Capillaries have the smallest diameter, so why don’t they have the highest resistance?

What does have the highest resistance in the CV system?

Answer 17

Capillaries have such a vast cross sectional area that net resistance is actually quite low.

The arterioles have the highest resistance in the system

Question 18

When at rest, where is most of the blood in our bodies? why?

Answer 18

Most of it is in veins because veings ar emore compliant and will hold more.

Question 19

WHat is the average mean arterial pressure?

Answer 19

100 mmHg

Question 20

What does short term control of MAP depend on?

What does long term control of MAP depend on?

Answer 20

Short-term (acute) control of arterial pressure depends primarily upon the operation of the arterial baroreceptor reflex.

Long-term (chronic) control of arterial pressure depends primarily on control of blood volume which depends upon the operation of the kidneys.

Question 21

Describe the aterial baroreceptor reflex.

Answer 21

1. There are baroreceptors in the aortic arch and in the carotid sinuses.
2. WHen blood pressure goes up, the vessels will stretch, causing the baroreceptors to fire action potentials. When blood pressure decreases, the baroreceptors will not fire as rapidly.
3. THe APs are conducted to the medulla, which will be able to tell if the action potentials are not coming fast enough.
4. If that is the case, the medulla will turn on sympathetic nerves that will increase the stroke volume and heart rate in order to increase cardiac output and MAP.

Question 22

Where is the set point for mean arterial pressure established?

Answer 22

It’s established in the medullary cardiovascular center.

Question 23

Which branch of the autonomic nerbous system will work to increase blood pressure?

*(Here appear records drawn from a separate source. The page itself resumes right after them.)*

**src/rtl/irq_pkg.sv**
```systemverilog
// Shared types and constants for the interrupt collector path.
package irq_pkg;

    localparam int N_IRQ = 8;
    localparam int IDW   = 3;

    typedef enum logic [1:0] {
        IDLE    = 2'd0,
        OFFER   = 2'd1,
        SERVICE = 2'd2
    } irq_state_e;

    typedef logic [N_IRQ-1:0] irq_vec_t;

endpackage

```
**src/rtl/irq_edge_det.sv**
```systemverilog
// Sticky pending register fed by edge- or level-detected request lines.
module irq_edge_det #(
    parameter int N         = 8,
    parameter bit EDGE_MODE = 1'b1
) (
    input  logic         clk,
    input  logic         rst_n,
    input  logic [N-1:0] i_set,
    input  logic [N-1:0] i_clr_onehot,
    output logic [N-1:0] o_pending
);

    logic [N-1:0] r_prev;
    logic [N-1:0] r_pending;
    logic [N-1:0] w_set;

    // Select the set source: rising edges or raw level.
    always_comb begin
        w_set = {N{1'b0}};
        if (EDGE_MODE) begin
            w_set = i_set & ~r_prev;
        end else begin
            w_set = i_set;
        end
    end

    // Clear is applied before set so a coincident new request is never lost.
    always_ff @(posedge clk) begin
        if (!rst_n) begin
            r_prev    <= {N{1'b0}};
            r_pending <= {N{1'b0}};
        end else begin
            r_prev    <= i_set;
            r_pending <= (r_pending & ~i_clr_onehot) | w_set;
        end
    end

    assign o_pending = r_pending;

endmodule

```
**src/rtl/irq_collector.sv**
```systemverilog
// Collects 8 request lines, offers the highest-index unmasked pending id on a
// valid/ready handshake, then holds in service until end-of-interrupt.
module irq_collector
    import irq_pkg::*;
#(
    parameter bit EDGE_MODE = 1'b1
) (
    input  logic           clk,
    input  logic           rst_n,
    input  logic [N_IRQ-1:0] irq_in,
    input  logic [N_IRQ-1:0] mask,
    output logic [N_IRQ-1:0] pend_o,
    output logic           req_valid,
    output logic [IDW-1:0] req_id,
    input  logic           req_ready,
    input  logic           eoi,
    output logic           in_service_o
);

    irq_state_e     r_state;
    irq_state_e     w_state_nxt;
    logic [IDW-1:0] r_req_id;
    logic [IDW-1:0] w_req_id_nxt;
    logic           r_req_valid;
    logic           r_in_service;
    logic           w_accept;
    irq_vec_t       w_clr_onehot;
    irq_vec_t       w_pending;
    irq_vec_t       w_active;

    // Highest set index wins; zero when nothing is set.
    function automatic logic [IDW-1:0] highest_idx(input irq_vec_t v);
        logic [IDW-1:0] idx;
        idx = {IDW{1'b0}};
        for (int i = 0; i < N_IRQ; i++) begin
            if (v[i]) begin
                idx = i[IDW-1:0];
            end else begin
                idx = idx;
            end
        end
        return idx;
    endfunction

    irq_edge_det #(
        .N         (N_IRQ),
        .EDGE_MODE (EDGE_MODE)
    ) u_edge_det (
        .clk          (clk),
        .rst_n        (rst_n),
        .i_set        (irq_in),
        .i_clr_onehot (w_clr_onehot),
        .o_pending    (w_pending)
    );

    assign w_active = w_pending & ~mask;
    assign w_accept = (r_state == OFFER) && req_ready;

    // One-hot clear of the accepted line.
    always_comb begin
        w_clr_onehot = {N_IRQ{1'b0}};
        if (w_accept) begin
            w_clr_onehot[r_req_id] = 1'b1;
        end else begin
            w_clr_onehot = {N_IRQ{1'b0}};
        end
    end

    // Next-state logic; req_id is only loaded on the IDLE->OFFER transition.
    always_comb begin
        w_state_nxt  = r_state;
        w_req_id_nxt = r_req_id;
        case (r_state)
            IDLE: begin
                if (|w_active) begin
                    w_state_nxt  = OFFER;
                    w_req_id_nxt = highest_idx(w_active);
                end else begin
                    w_state_nxt  = IDLE;
                end
            end
            OFFER: begin
                if (req_ready) begin
                    w_state_nxt = SERVICE;
                end else begin
                    w_state_nxt = OFFER;
                end
            end
            SERVICE: begin
                if (eoi) begin
                    w_state_nxt = IDLE;
                end else begin
                    w_state_nxt = SERVICE;
                end
            end
            default: begin
                w_state_nxt = IDLE;
            end
        endcase
    end

    // State and registered Moore outputs.
    always_ff @(posedge clk) begin
        if (!rst_n) begin
            r_state      <= IDLE;
            r_req_id     <= {IDW{1'b0}};
            r_req_valid  <= 1'b0;
            r_in_service <= 1'b0;
        end else begin
            r_state      <= w_state_nxt;
            r_req_id     <= w_req_id_nxt;
            r_req_valid  <= (w_state_nxt == OFFER);
            r_in_service <= (w_state_nxt == SERVICE);
        end
    end

    assign pend_o       = w_active;
    assign req_valid    = r_req_valid;
    assign req_id       = r_req_id;
    assign in_service_o = r_in_service;

endmodule

```
**config.mk**
```make
export PLATFORM = sky130hd
export DESIGN_NAME = irq_collector
export DESIGN_NICKNAME = d
export VERILOG_FILES = /design/src/rtl/irq_pkg.sv /design/src/rtl/irq_edge_det.sv /design/src/rtl/irq_collector.sv
export SDC_FILE = /design/constraint.sdc
export NUM_CORES = 1
export LEC_CHECK = 0
export CAP_MARGIN = 20
export CELL_PAD_IN_SITES_DETAIL_PLACEMENT = 1
export CELL_PAD_IN_SITES_GLOBAL_PLACEMENT = 2
export CORE_MARGIN = 2
export CORE_UTILIZATION = 28
export DETAILED_ROUTE_END_ITERATION = 7
export PLACE_DENSITY = 0.86
export SETUP_SLACK_MARGIN = 0.1
export SLEW_MARGIN = 20
export SYNTH_ARGS = -nofsm -noshare
export SYNTH_HDL_FRONTEND = slang
export SYNTH_SLANG_ARGS = --single-unit
```
**constraint.sdc**
```tcl
create_clock -name clk -period 2.13 [get_ports clk]
set_input_delay 0.426 -clock clk [delete_from_list [all_inputs] [get_ports clk]]
set_output_delay 0.426 -clock clk [all_outputs]
set_load 0.02 [all_outputs]
```
==> Word level (Yosys, flattened, before mapping) <==
Index checks and enable logic that the tools add are counted.
{ "op_classes": {"n_lt_le_gt_ge": 2, "n_eq_ne": 4, "muxes": 14, "bitwise": 7, "reduce_logical": 5} }
{ "op_table": {"columns": ["cell", "n"], "rows": [
  ["$and A8 B8 Y8", 3],
  ["$not A8 Y8", 3],
  ["$mux W3", 6],
  ["$mux W8", 1],
  ["$or A8 B8 Y8", 1],
  ["$reduce_or A8 Y1", 1],
  ["$pmux W2 S3", 1],
  ["$eq A2 B1 Y1 const B", 2],
  ["$eq A2 B2 Y1 const B", 2],
  ["$lt A3 B4 Y1 const B", 1],
  ["$mux W2", 2],
  ["$demux W1 S3", 1],
  ["$ge A3 B1 Y1 const B", 1],
  ["$mux W1", 3],
  ["$logic_and A1 B1 Y1", 2],
  ["$logic_not A2 Y1", 1],
  ["$reduce_and A2 Y1", 1]
]} }
{ "word_totals": {"register_bits": 23, "input_bits": 20, "out_inout_bits": 13, "wordCells": 38} }

==> Depth between registers and ports, before layout <==
{ "depth": {"word_depth": 9, "ltp_mapped": 5, "ltp_nobuf": 5} }

==> Modules after synthesis <==
A second synthesis with hierarchy kept.
{ "hier_totals": {"cells_unflattened": 107, "hier_area_um2": 1011.0} }
{ "modules_own_cells": {"columns": ["mod", "instances", "cells_per_inst", "area_each_um2", "seq_area_each_um2"], "rows": [
  ["irq_edge_det", 1, 49, 549.3, 320.3],
  ["irq_collector", 1, 58, 461.7, 140.1]
]} }

==> Worst setup path before layout <==
Ideal clock, no wire load.
{ "synth_timing": {"path_type": "input port to flip-flop", "from": "in mask[0]", "to": "reg r_req_id[0] (netlist: req_id[0])", "setup_ns": 0.114, "t_arrival_ns": 1.343, "path_slack_ns": 0.673, "cell_stages": 4, "cell_sequence": "nor2b_1 > nor4_4 > a41oi_1 > a21bo_1"} }
{ "synth_via": {"elab_chain_len": 4} }
{ "synth_lines": {"columns": ["item", "line", "text"], "rows": [
  ["start, declared", "irq_collector.sv:11", "input logic [N_IRQ-1:0] mask,"],
  ["$not A8 Y8", "irq_collector.sv:56", "assign w_active = w_pending & ~mask;"],
  ["$and A8 B8 Y8", "irq_collector.sv:56", null],
  ["$reduce_or A8 Y1", "irq_collector.sv:75", "if (|w_active) begin"],
  ["$reduce_and A2 Y1 (no source line)", null, null],
  ["end signal, assigned", "irq_collector.sv:106", "r_req_id <= {IDW{1'b0}};"],
  ["end signal, assigned", "irq_collector.sv:111", "r_req_id <= w_req_id_nxt;"],
  ["end, declared", "irq_collector.sv:22", "logic [IDW-1:0] r_req_id;"]
]} }
Every way passes these cells.
A chain may end at the register's enable or synchronous reset.

==> Worst setup path after layout <==
{ "layout_timing": {"from": "reg r_req_id[1] (netlist: req_id[1])", "to": "out req_id[1]"} }
{ "layout_rtl": {"columns": ["item", "line", "text"], "rows": [
  ["end, declared", "irq_collector.sv:14", "output logic [IDW-1:0] req_id,"]
]} }
No word-level cell between the ends.

==> results.toml <==
[grt]
grt_pass1_wl_mm = 4.24
antenna_found_initial = 0
grt_use_total = 0.135
grt_max_degree = 13
grt.overflow.total = 0
grt_pass1_vias = 898

[synthesis]
synth_nets = 121
postSynthAreaPerCell_um2 = 9.87
synth_top_cell_area_share = 0.462
syn_area_um2 = 997
synth_cell_types = 26
synth_seq_cells = 23
seq_area_frac_synth = 0.462
yosys_warnings = 0
synth_top_cell_by_area = "dfxtp_1"
synth_cells = 101
yosys-top-cells-area = "dfxtp_1, nand2b_1, a21boi_0"

[timing]
skew_ps = 2.61
fin_hold_ws_ps = 489
max_freq_ghz = 0.526
drv_slew = 0
tightest_slew_ps = 349
setup_violations = 0
rsz0062_at_grt = "false"
relSlewSlack = 0.765
fin_crit_ps = 1900
min_period_over_period = 0.893
hold_viol_final = 0

[placed_design]
placedCellCount = 187
placed_area_mm2 = 0.00144
hpwl_mm = 1.97
gp_congestion = 0.793
numPortBuffers = 32

[setup_path]
reg2reg_depth = 5
cp_data_required_time_ps = 1700
path_cells = "clkdlybuf4s50_1"
cp_top_family = "buffers and inverters"
crit_type = "reg2out"
slowest_delay_ps = 660
reg2reg_from = "u_edge_det.o_pending[4]"
cpMaxStageDelayCell = "clkdlybuf4s50_1"
arrival_ps = 1480
crit_fanout = 7
crit_cells = 1
critical_path.endpoint_type = "output port"
cp-startpoint = "req_id[1]"
path_buf_inv = 1
start_kind = "flop"
regToRegSetupSlack_ps = 690

[status]
status = "finished, final reports clean"

[final_layout]
stdcell_count = 191
synthToLayoutAreaGrowth_pct = 46.4
diodes = 0
final_area_mm2 = 0.00146
post-route-util = 0.431
nets = 166
drive_gt1_frac = 0.159

[detailed_routing]
ant_nets = 0
wl_mm = 2.44
drc = 0
wl_per_cell_um = 12.8
firstDrtPassIters = 4
drtIter0Drc = 41
via_per_inst = 4.49
via_count = 858

[die]
dieArea_mm2 = 0.00405
fp-row-count = 21
core-area_mm2 = 0.00339
die_h_um = 63.7
fp.dieW_um = 63.7
start_util = 0.294
io_pins = 33

[worst_hold_path]
worstHoldPathType = "reg2reg"
whs_path_depth = 2
worstHoldStart = "u_edge_det.o_pending[0]"

[flow_run]
cap_violations = 0

[clocking]
clk_pin_slew_ps = 130
worstSkewPairLatency_ps = 320
cts_tree = "yes"
clockRootBuffer = "clkbuf_4"
htree_levels = 1
hold_buffers = 0
cts_buffers = 3
clock_path_buffers = 2
numClockSinks = 23

[pwr]
p_switching_w = 0.000267
p_clk_frac = 0.226
pwr-share-seq = 0.528
irDropWorstVdd_uv = 291
swShare = 0.286
p_leak_nw = 0.616
p_per_area_mw_per_mm2 = 641
p_comb_frac = 0.246
p_int_w = 0.000668
==> metrics by stage <==
step	total power [W]	TNS [ps]	setup slack, ps
final	0.000936	0	228
after CTS	0.000950	0	159
after floorplan	0.000622	0	673
after global placement	0.000737	0	2.99
after detailed placement	0.000744	-6.16	-6.16
after global routing	0.000997	0	159
==> state kept, by name, indices dropped and copies added (netlist names) <==
register	count
u_edge_det.r_prev	8
req_valid	1
req_id	3
u_edge_det.o_pending	8
r_state	2
in_service_o	1
==> power by group through the flow <==
stage                     registers [W]  clock network (W)  logic [W]
final                          0.000494           0.000211   0.000231
after global routing           0.000500           0.000244   0.000252
after CTS                      0.000494           0.000221   0.000235
after detailed placement       0.000505                  0   0.000240
after global placement         0.000502                  0   0.000235
after floorplan                0.000510                  0   0.000112
==> kinds of logic (layout without fill, tap and decap cells) <==
| family | Yosys count | count (layout) | synth area share |
|---|---|---|---|
| buf+inv | 5 | 49 | 0.0188 |
| compound gates | 27 | 27 | 0.184 |
| mux | 1 | 1 | 0.0100 |
| flops | 23 | 23 | 0.462 |
| simple gates | 45 | 45 | 0.325 |
==> cells in the final DEF, fill, tap and decap left out, drive strengths merged <==
cell type / Yosys / routed
nand2b: 14 / 14
inv: 3 / 3
clkbuf: 2 / 4
nor2b: 6 / 6
mux2i: 1 / 1
o31ai: 4 / 4
and2b: 1 / 1
nor4: 2 / 2
and4b: 2 / 2
a21boi: 9 / 9
buf: 0 / 10
clkdlybuf4s50: 0 / 24
o21ai: 6 / 6
and2: 8 / 8
o22ai: 1 / 1
a21bo: 1 / 1
a41oi: 1 / 1
nand2: 7 / 7
nand3b: 1 / 1
a21oi: 4 / 4
dlygate4sd2: 0 / 8
a211oi: 1 / 1
dfxtp: 23 / 23
and3b: 1 / 1
nor2: 3 / 3
==> area by class of cell <==
cell class	count	area [um2]
fill	399	1930
multi-input combinational	73	518
clock buffer	4	26.3
tap	46	57.6
inverter	3	11.3
timing repair buffer	42	385
sequential	23	462
==> synthesized netlist by cell type <==
| cell type | number |
|---|---|
| o21ai_0 | 6 |
| nand3b_1 | 1 |
| a21oi_1 | 4 |
| a211oi_1 | 1 |
| nand2_1 | 7 |
| dfxtp_1 | 23 |
| a21bo_1 | 1 |
| nor2b_1 | 3 |
| nand2b_1 | 13 |
| and4b_1 | 2 |
| inv_1 | 1 |
| nor2_1 | 3 |
| nor2b_4 | 3 |
| a21boi_2 | 1 |
| nand2b_2 | 1 |
| and2b_1 | 1 |
| a21boi_0 | 8 |
| and2_1 | 8 |
| mux2i_1 | 1 |
| clkbuf_1 | 2 |
| inv_2 | 2 |
| a41oi_1 | 1 |
| o22ai_1 | 1 |
| nor4_4 | 2 |
| o31ai_1 | 4 |
| and3b_1 | 1 |
==> layer usage <==
| metal | share of wire | track usage | routed length [um] |
|---|---|---|---|
| met2 | 0.49 | 0.226 | 1200 |
| met1 | 0.44 | 0.164 | 1080 |
| met5 | 0 | 0 | 0 |
| met3 | 0.039 | 0.0250 | 94 |
| met4 | 0.025 | 0.0652 | 62 |
==> path summary, 6_finish.rpt <==
path                             endpoint
setup / recovery                req_id[1]
hold / removal    u_edge_det.o_pending[0]
setup reg to reg                req_valid
hold reg to reg   u_edge_det.o_pending[0]
==> what timing repair did <==
item,4_1_cts,5_1_grt
buffers inserted,0,0
resized for setup,8,1
endpoints found under the setup margin,8,1
Note: power is estimated with default switching activity, not from simulation.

Which will branch will work to decrease blood pressure?

Answer 23

The sympathetic will try to increase blood pressure

the parasympathetic will try to decrease blood pressure

Question 24

What happens to heart rate when you stand up from a sitting position?

Why? (Mechanistically)

Answer 24

Heart rate increases.

1. WHen you stand up, blood shifts from the central venous pool to the feet due to gravity
2. This causes an increase in the venous pressure in the lower extremities and decreases central venous pressure (which is where the sensors are)
3. The decrease in central pressure will decrease the cardiac output and arterial pressure will fall as well.
4. THe firing of the baroreceptors will decrease, which the medulla will sense
5. In response, the medulla will increase sympathetic activity and decrease parasympathetic activity
6. Sympathetic nervous system will:
   - increase heart rate
   - increase contractility
   - increase venous construction
   - increase arteriolar constriction
   - increase fluid retention from the kidney (this one is more long term)

Question 25

Why do people who are bed ridden becomes very dizzy when sitting up?

Answer 25

Being bed ridden promptes fluid loss and dehydration. When you’re dehydrated you don’t have enough blood volume to compensate for the decrease in central venous pressure when you stand up.